Evening all, I have a Wilbur's Rheumatic Medicine dug over thirty years ago and have been able to find nothing on it.  Any info about it would be greatly appreciated.  Dug here on Cape Cod.  Seam is not visible on neck and appears to be circa 1860 - 1880 era.  No other markings. It is 7 3/4" tall and deep aqua.


----------



## whittled (Apr 30, 2017)

Back when my friend Wilbur was alive I went looking for one of those. All I could find on it was an ad in a NY paper from the early 1870's. Just now I looked and there is something abut a gun, it was mentioned in the ad too.
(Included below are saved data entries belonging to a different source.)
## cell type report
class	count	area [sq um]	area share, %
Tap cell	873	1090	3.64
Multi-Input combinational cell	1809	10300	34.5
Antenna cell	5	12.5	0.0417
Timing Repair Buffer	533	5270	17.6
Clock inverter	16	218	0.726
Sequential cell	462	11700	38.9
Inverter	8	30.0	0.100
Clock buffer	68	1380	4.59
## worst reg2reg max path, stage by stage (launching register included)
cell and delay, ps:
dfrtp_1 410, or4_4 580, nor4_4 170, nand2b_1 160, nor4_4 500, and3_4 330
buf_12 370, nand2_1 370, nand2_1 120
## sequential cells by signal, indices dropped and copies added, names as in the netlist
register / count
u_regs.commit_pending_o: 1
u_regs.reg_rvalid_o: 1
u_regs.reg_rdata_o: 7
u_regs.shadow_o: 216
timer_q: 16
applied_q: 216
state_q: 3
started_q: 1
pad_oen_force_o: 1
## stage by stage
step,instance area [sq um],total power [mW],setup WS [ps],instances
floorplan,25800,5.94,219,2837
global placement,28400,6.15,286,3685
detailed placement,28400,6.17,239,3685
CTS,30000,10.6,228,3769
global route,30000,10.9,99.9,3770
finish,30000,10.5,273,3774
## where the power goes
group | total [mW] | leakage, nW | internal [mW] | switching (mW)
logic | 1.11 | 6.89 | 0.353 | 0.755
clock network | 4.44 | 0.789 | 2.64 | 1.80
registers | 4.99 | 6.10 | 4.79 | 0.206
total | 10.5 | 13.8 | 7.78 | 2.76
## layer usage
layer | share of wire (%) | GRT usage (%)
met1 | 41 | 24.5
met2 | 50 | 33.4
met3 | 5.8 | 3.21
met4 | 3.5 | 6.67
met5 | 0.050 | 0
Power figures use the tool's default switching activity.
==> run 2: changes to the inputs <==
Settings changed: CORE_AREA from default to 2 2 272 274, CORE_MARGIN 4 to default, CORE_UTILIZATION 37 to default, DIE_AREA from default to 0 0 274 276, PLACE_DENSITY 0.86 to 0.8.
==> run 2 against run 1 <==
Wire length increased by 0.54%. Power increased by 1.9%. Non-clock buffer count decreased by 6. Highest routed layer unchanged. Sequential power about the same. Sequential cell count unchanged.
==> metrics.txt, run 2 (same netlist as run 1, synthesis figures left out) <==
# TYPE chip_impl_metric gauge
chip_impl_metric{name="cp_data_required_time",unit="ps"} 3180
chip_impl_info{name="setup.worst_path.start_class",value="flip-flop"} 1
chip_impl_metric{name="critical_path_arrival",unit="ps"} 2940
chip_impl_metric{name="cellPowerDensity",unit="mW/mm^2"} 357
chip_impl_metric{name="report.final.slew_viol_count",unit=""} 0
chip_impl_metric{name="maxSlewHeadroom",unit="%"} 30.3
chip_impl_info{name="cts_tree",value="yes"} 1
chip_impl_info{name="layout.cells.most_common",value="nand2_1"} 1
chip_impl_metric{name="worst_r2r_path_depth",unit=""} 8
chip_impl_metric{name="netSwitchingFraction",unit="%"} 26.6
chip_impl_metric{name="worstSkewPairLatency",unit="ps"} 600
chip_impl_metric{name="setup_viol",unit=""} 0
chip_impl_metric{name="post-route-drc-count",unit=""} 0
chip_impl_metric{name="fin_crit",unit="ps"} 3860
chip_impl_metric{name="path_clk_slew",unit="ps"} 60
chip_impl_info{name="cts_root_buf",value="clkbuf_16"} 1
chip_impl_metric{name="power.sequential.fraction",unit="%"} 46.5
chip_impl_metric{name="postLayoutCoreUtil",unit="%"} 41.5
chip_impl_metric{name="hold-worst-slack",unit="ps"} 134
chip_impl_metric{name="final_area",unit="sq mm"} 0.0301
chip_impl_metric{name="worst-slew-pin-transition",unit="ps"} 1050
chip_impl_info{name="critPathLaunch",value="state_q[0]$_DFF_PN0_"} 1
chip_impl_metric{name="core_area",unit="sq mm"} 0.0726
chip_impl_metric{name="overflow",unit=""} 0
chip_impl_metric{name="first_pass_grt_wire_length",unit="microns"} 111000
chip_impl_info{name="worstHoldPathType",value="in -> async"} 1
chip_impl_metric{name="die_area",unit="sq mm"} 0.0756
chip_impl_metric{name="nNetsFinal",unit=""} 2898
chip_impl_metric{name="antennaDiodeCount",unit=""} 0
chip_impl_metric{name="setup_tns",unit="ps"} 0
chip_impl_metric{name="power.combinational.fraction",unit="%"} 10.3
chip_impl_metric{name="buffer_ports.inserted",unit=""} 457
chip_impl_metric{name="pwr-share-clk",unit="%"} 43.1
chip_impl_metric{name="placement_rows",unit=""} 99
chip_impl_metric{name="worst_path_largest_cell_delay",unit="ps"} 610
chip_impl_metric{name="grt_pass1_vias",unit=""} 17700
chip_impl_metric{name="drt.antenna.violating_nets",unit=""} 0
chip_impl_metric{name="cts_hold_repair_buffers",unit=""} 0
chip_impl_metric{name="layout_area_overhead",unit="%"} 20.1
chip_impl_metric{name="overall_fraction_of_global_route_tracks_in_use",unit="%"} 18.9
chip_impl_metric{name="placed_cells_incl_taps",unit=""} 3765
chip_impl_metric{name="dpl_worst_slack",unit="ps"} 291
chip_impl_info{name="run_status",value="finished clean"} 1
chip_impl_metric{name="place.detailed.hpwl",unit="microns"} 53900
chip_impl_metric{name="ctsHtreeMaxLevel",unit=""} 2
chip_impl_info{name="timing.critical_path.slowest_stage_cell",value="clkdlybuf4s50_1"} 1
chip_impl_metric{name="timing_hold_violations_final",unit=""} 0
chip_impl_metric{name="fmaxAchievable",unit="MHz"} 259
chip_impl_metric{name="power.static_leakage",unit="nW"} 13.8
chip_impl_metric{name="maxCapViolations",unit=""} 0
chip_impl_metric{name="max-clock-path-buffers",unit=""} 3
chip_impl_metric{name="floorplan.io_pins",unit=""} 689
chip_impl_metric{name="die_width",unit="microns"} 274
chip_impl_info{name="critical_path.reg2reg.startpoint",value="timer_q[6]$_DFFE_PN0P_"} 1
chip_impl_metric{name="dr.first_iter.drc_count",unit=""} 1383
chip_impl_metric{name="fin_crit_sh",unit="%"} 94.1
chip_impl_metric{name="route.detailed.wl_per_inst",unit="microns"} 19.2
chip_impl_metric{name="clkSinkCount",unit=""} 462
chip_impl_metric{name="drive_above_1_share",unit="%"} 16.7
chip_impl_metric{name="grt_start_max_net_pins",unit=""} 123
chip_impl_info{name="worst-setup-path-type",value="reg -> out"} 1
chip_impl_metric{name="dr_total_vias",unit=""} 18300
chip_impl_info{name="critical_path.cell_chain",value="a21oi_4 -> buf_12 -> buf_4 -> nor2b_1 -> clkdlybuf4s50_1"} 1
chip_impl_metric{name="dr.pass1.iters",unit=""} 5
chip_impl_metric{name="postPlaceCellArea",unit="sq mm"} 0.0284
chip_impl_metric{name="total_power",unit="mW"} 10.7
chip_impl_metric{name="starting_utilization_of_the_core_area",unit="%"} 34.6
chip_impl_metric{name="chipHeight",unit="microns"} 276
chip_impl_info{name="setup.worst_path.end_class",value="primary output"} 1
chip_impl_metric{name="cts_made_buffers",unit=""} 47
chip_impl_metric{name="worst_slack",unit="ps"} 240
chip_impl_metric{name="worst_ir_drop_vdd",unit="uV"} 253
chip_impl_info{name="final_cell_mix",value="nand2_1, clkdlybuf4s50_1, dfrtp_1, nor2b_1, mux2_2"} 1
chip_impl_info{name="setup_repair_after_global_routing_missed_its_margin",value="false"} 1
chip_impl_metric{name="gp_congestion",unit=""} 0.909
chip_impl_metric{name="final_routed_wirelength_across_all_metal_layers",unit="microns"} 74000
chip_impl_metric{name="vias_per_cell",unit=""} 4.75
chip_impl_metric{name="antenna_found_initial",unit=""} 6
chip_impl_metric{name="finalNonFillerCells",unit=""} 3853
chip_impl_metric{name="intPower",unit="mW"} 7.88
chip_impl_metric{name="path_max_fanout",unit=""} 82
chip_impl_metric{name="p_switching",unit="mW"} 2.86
`config.mk`:
```
export PLATFORM = sky130hd
export DESIGN_NAME = alert_level_ctrl
export DESIGN_NICKNAME = d
export VERILOG_FILES = /design/src/rtl/scp_pkg.sv /design/src/rtl/threat_score.sv /design/src/rtl/alert_level_ctrl.sv
export SDC_FILE = /design/constraint.sdc
export NUM_CORES = 1
export LEC_CHECK = 0
export ABC_AREA = 1
export BUFFER_PORTS_ARGS = -buffer_cell sky130_fd_sc_hd__buf_2
export CAP_MARGIN = 5
export CORE_MARGIN = 1
export CORE_UTILIZATION = 40
export DETAILED_ROUTE_END_ITERATION = 16
export PLACE_DENSITY = 0.64
export SYNTH_ARGS = -nofsm -noshare
export SYNTH_HDL_FRONTEND = slang
export SYNTH_SLANG_ARGS = --single-unit
```
`constraint.sdc`:
```
create_clock -name clock -period 1.9 [get_ports clock]
set_input_delay 0.285 -clock clock [delete_from_list [all_inputs] [get_ports clock]]
set_output_delay 0.285 -clock clock [all_outputs]
set_load 0.05 [all_outputs]
```
==> src/rtl/ccff_pkg.sv <==
// Shared types and default sizing for the configuration-chain loader.
package ccff_pkg;

  typedef enum logic [1:0] {
    IDLE = 2'd0,
    LOAD = 2'd1,
    DONE = 2'd2
  } ccff_state_e;

  localparam int CCFF_CHAIN_LEN = 65;
  localparam int CCFF_WORD_W    = 8;

endpackage

==> src/rtl/ccff_word_serializer.sv <==
// Word buffer that streams configuration words LSB-first onto the chain head,
// trimming the final word so exactly CHAIN_LEN bits are ever accepted.
module ccff_word_serializer
  import ccff_pkg::*;
#(
  parameter int CHAIN_LEN = CCFF_CHAIN_LEN,
  parameter int WORD_W    = CCFF_WORD_W,
  localparam int CW       = $clog2(CHAIN_LEN + 1),
  localparam int RW       = $clog2(WORD_W + 1)
) (
  input  logic              clk,
  input  logic              rst_n,
  input  logic              clr_i,
  input  logic              en_i,
  input  logic [WORD_W-1:0] data_i,
  input  logic              valid_i,
  output logic              ready_o,
  output logic              shift_en_o,
  output logic              head_o
);

  logic [WORD_W-1:0] word_q, word_d;
  logic [RW-1:0]     rem_q, rem_d;
  logic [CW-1:0]     acc_q, acc_d;
  logic [31:0]       left;
  logic [RW-1:0]     take;
  logic              accept;

  assign left       = 32'(CHAIN_LEN) - 32'(acc_q);
  assign take       = (left >= 32'(WORD_W)) ? RW'(WORD_W) : RW'(left);
  assign shift_en_o = en_i && (rem_q != '0);
  assign head_o     = shift_en_o & word_q[0];
  // Refill while the last buffered bit is leaving so words stream without bubbles.
  assign ready_o    = en_i && (acc_q != CW'(CHAIN_LEN)) && (rem_q <= RW'(1));
  assign accept     = ready_o & valid_i;

  always_comb begin
    word_d = word_q;
    rem_d  = rem_q;
    acc_d  = acc_q;
    if (clr_i) begin
      word_d = '0;
      rem_d  = '0;
      acc_d  = '0;
    end else if (accept) begin
      word_d = data_i;
      rem_d  = take;
      acc_d  = acc_q + CW'(take);
    end else if (shift_en_o) begin
      word_d = word_q >> 1;
      rem_d  = rem_q - RW'(1);
    end
  end

  always_ff @(posedge clk or negedge rst_n) begin
    if (!rst_n) begin
      word_q <= '0;
      rem_q  <= '0;
      acc_q  <= '0;
    end else begin
      word_q <= word_d;
      rem_q  <= rem_d;
      acc_q  <= acc_d;
    end
  end

endmodule
File: config.mk
export PLATFORM = sky130hd
export DESIGN_NAME = mmr_bus_ctrl_flat
export DESIGN_NICKNAME = d
export VERILOG_FILES = /design/src/rtl/mmr_bus_if.sv /design/src/rtl/mmr_bus_ctrl.sv /design/src/flat_wrapper.sv
export SDC_FILE = /design/constraint.sdc
export NUM_CORES = 1
export LEC_CHECK = 0
export CAP_MARGIN = 20
export CELL_PAD_IN_SITES_DETAIL_PLACEMENT = 0
export CELL_PAD_IN_SITES_GLOBAL_PLACEMENT = 2
export CORE_ASPECT_RATIO = 1.5
export CORE_MARGIN = 3
export CORE_UTILIZATION = 27
export CTS_BUF_LIST = sky130_fd_sc_hd__clkbuf_4 sky130_fd_sc_hd__clkbuf_8
export DETAILED_ROUTE_END_ITERATION = 6
export HOLD_SLACK_MARGIN = 0.05
export PLACE_DENSITY = 0.85
export SYNTH_ARGS = -nofsm -noshare
export SYNTH_HDL_FRONTEND = slang
export SYNTH_SLANG_ARGS = --single-unit
File: constraint.sdc
create_clock -name clk_in -period 2.7 [get_ports clk_in]
set_input_delay 0.54 -clock clk_in [delete_from_list [all_inputs] [get_ports clk_in]]
set_output_delay 0.54 -clock clk_in [all_outputs]
set_load 0.005 [all_outputs]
I think it was a trade mark thing.
Nice  looking bottle


----------



## breynolds (Apr 30, 2017)

Thanks whittled, I too saw that ad and clicked on it but of no real help.  Thanks for responding.


----------



## whittled (Apr 30, 2017)

There was a Wilbur's Bitters from Fredonia NY, Maybe that's the same guy?


----------



## whittled (Apr 30, 2017)

If you read it through there are a couple avenues to search. Fonda and Bagley turn up some interesting facts and dates.
Text cleaned up some from the OCR, Aug 23 1872. FROM
Invalids.
Use Wilbur's Rheumatic Medicine, the Great Liver
Regulator and Blood Puritter; use it for Liver
Complaint, for Dyspepsia, for aches and pains
Constipation of the Bowels, Erysipelas. Salt
Rheum; these originate from impure blood. As
soon as the liver is out of order, the blood is also. Persons
going to the Springs for their health should
take two or three bottles of this medicine with
them, use it and leave the sulphur out; but what
would be still better, use it at home and be cured
before they go. Every case of Rheumatism or Neuralgia can be cured. The cut (?) of a gun on the
outside wrapper of every bottle
For sale by Fonda & Bagley, 70 and 72 State
Street


----------